Figure S6. The holographic design for oblique illumination. (A) The intensity distribution obtained from the interference between the plasmonic Airy beam and a tilted plane wave;
(B) The resultant binary hologram.
Figure S7. The design of an MPG for oblique illumination. (A) The compensated phase distribution in the region of interest (upper part of the image); (B) The resultant MPG.

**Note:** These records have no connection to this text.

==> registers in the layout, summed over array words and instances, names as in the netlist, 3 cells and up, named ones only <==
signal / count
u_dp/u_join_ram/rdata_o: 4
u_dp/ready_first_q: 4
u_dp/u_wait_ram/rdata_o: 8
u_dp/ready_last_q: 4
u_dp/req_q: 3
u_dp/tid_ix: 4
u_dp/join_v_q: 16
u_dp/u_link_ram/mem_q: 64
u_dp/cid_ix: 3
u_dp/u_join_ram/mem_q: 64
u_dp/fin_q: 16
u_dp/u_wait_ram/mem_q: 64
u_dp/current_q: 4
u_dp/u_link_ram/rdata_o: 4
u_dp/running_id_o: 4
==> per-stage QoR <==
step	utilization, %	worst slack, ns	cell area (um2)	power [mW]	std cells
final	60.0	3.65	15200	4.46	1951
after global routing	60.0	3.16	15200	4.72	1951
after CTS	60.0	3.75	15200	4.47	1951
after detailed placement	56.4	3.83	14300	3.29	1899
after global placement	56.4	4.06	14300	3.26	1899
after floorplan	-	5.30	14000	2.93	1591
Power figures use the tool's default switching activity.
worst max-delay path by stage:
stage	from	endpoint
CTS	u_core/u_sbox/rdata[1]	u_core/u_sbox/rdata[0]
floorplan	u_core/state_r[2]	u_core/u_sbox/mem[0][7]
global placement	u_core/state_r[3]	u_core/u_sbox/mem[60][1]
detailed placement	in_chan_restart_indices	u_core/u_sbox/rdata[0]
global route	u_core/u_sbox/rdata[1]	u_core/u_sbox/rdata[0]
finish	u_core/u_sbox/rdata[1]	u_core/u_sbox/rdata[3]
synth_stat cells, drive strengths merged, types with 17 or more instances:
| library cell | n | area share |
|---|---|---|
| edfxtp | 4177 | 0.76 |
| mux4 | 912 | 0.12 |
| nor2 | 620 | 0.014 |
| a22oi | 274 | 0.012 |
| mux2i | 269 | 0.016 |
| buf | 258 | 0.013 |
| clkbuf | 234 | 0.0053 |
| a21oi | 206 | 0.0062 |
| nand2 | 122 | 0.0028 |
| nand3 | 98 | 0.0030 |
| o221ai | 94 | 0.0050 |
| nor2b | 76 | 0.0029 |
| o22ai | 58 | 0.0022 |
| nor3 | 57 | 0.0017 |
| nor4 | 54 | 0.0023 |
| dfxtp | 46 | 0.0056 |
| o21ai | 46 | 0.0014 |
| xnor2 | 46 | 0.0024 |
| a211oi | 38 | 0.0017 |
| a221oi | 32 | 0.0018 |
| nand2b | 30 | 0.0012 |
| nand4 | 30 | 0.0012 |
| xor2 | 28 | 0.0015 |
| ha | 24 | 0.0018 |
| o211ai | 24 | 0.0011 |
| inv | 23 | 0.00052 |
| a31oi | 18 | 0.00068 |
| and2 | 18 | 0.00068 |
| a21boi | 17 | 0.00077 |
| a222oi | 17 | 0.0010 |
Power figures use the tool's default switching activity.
## src/rtl/spfrs_pkg.sv

```systemverilog
// Package for the smallest-prime-factor rank sieve.
// Holds field widths, reset constants, the controller state type and the
// command and status structs shared by the controller and the datapath.
`default_nettype none

package spfrs_pkg;

   localparam int NUM_W       = 11;
   localparam int LABEL_W     = 10;
   localparam int DEF_MAX_N   = 1024;

   localparam logic [NUM_W-1:0]   LIMIT_RESET = 11'd1024;
   localparam logic [LABEL_W-1:0] RANK_RESET  = 10'd1;
   localparam logic [LABEL_W-1:0] RANK_MAX    = 10'd1023;

   typedef enum logic [6:0] {
      ST_CLEAR  = 7'b0000001,
      ST_IDLE   = 7'b0000010,
      ST_LOOKUP = 7'b0000100,
      ST_CHECK  = 7'b0001000,
      ST_MREAD  = 7'b0010000,
      ST_MWRITE = 7'b0100000,
      ST_DONE   = 7'b1000000
   } state_type;

   typedef struct packed {
      logic clr_en;     // write zero at the clear pointer and advance it
      logic capture;    // take the incoming number
      logic rd_j;       // read address is the multiple pointer, else the number
      logic hit;        // result label is the stored label
      logic miss;       // result label is zero (number out of range)
      logic mark_num;   // label the new prime, start the multiple pointer
      logic mark_j;     // label the multiple if unlabeled, step the pointer
      logic rsp_load;   // move the result into the output register
   } cmd_type;

   typedef struct packed {
      logic clr_last;   // clear pointer is at the last entry
      logic in_range;   // captured number is between 2 and the limit
      logic stored_zero;// registered read data is zero
      logic j_over;     // multiple pointer is beyond the limit
   } status_type;

endpackage

`default_nettype wire

```

## src/rtl/spfrs_ctrl.sv

```systemverilog
// Controller state machine for the rank sieve.
// Uses spfrs_pkg; drives datapath commands from handshakes and datapath status.
`default_nettype none

module spfrs_ctrl (
   input  wire logic                 clock,
   input  wire logic                 reset,
   input  wire logic                 req_valid,
   output logic                      req_ready,
   output logic                      rsp_valid,
   input  wire logic                 rsp_ready,
   input  wire spfrs_pkg::status_type sts,
   output spfrs_pkg::cmd_type        cmd
);

   spfrs_pkg::state_type state_ff, state_in;
   logic                 rsp_valid_ff, rsp_valid_in;
   logic                 out_free;

   assign req_ready = (state_ff == spfrs_pkg::ST_IDLE);
   assign rsp_valid = rsp_valid_ff;
   assign out_free  = !rsp_valid_ff || rsp_ready;

   always_comb begin
      state_in = state_ff;
      cmd      = '0;
      case (state_ff)
         spfrs_pkg::ST_CLEAR: begin
            cmd.clr_en = 1'b1;
            if (sts.clr_last) begin
               state_in = spfrs_pkg::ST_IDLE;
            end
         end
         spfrs_pkg::ST_IDLE: begin
            if (req_valid) begin
               cmd.capture = 1'b1;
               state_in    = spfrs_pkg::ST_LOOKUP;
            end
         end
         spfrs_pkg::ST_LOOKUP: begin
            // The read of the number's entry is issued here.
            if (sts.in_range) begin
               state_in = spfrs_pkg::ST_CHECK;
            end else begin
               cmd.miss = 1'b1;
               state_in = spfrs_pkg::ST_DONE;
            end
         end
         spfrs_pkg::ST_CHECK: begin
            if (sts.stored_zero) begin
               cmd.mark_num = 1'b1;
               state_in     = spfrs_pkg::ST_MREAD;
            end else begin
               cmd.hit  = 1'b1;
               state_in = spfrs_pkg::ST_DONE;
            end
         end
         spfrs_pkg::ST_MREAD: begin
            cmd.rd_j = 1'b1;
            if (sts.j_over) begin
               state_in = spfrs_pkg::ST_DONE;
            end else begin
               state_in = spfrs_pkg::ST_MWRITE;
            end
         end
         spfrs_pkg::ST_MWRITE: begin
            cmd.mark_j = 1'b1;
            state_in   = spfrs_pkg::ST_MREAD;
         end
         spfrs_pkg::ST_DONE: begin
            if (out_free) begin
               cmd.rsp_load = 1'b1;
               state_in     = spfrs_pkg::ST_IDLE;
            end
         end
         default: begin
            state_in = spfrs_pkg::ST_IDLE;
         end
      endcase
   end

   always_comb begin
      rsp_valid_in = rsp_valid_ff;
      if (cmd.rsp_load) begin
         rsp_valid_in = 1'b1;
      end else if (rsp_ready) begin
         rsp_valid_in = 1'b0;
      end
   end

   always_ff @(posedge clock) begin
      if (reset) begin
         state_ff     <= spfrs_pkg::ST_CLEAR;
         rsp_valid_ff <= 1'b0;
      end else begin
         state_ff     <= state_in;
         rsp_valid_ff <= rsp_valid_in;
      end
   end

endmodule

`default_nettype wire

```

(b) The pattern produced by the holographic method contains information of the amplitude distribution of the target surface wave, which modulates the size of the scatterers across the array. In general, the size of the scatterers is smaller at the places where the target surface wave has a lower intensity (e.g. sidelobes). This is very common in holograms and usually not an issue when scatterers are much larger than the wavelength of light. However, in our case, the dimensions of some of the scatterers produced by the holographic method are closer to the wavelength thus they act like small optical antennas. So the size of the scatterers will not only affect the local amplitude but also modulate the phase response of individual antennas. This adds to the complexity of the holographic design and needs additional steps to compensate the uneven phase response due to size change. On the contrary, the MPG treats the phase and amplitude distributions of the target wave separately. The phase distribution is used to produce the slit antennas at the right positions and the width of the slit antennas remains as a constant. As a slit antenna is only responsive to the incident polarization state that is oriented along its short axis, the constant widths of slit antennas ensure that each of them produces similar phase responses. Then the amplitude distribution gives an area of interest where the amplitude of the target surface wave is above certain threshold. In the end, only the slit antennas fall into the area of interest will be kept (Fig 1A). The separate use of the phase and amplitude information of the target surface wave is much different from using the complex amplitude (phase and amplitude simultaneously) of the target wave in forming an interference pattern in the holographic method. (c) The two patterns (Figs. S4A and S4B) resulted from the two methods are both binary, i.e. there are only two values in the patterns (1 for white, 0 for black). So it is difficult to reach the design in Fig. S4B from Fig. S4A by a simple binary image-processing step. In principle, it is still possible to convert Fig. S4A to Fig. S4B. However, it would be less preferred since getting Fig. S4B from the target surface wave is rather straightforward using mode-matching gratings.
Figure S8. Near-‐field intensity distributions of SPPs generated by an MPG designed for the excitation wavelength of 633nm. The width of slits is 200nm.
Figure S9. Near-‐field intensity distributions of SPPs generated by an MPG designed for the excitation wavelength of 633nm. The depth of slits is 200nm.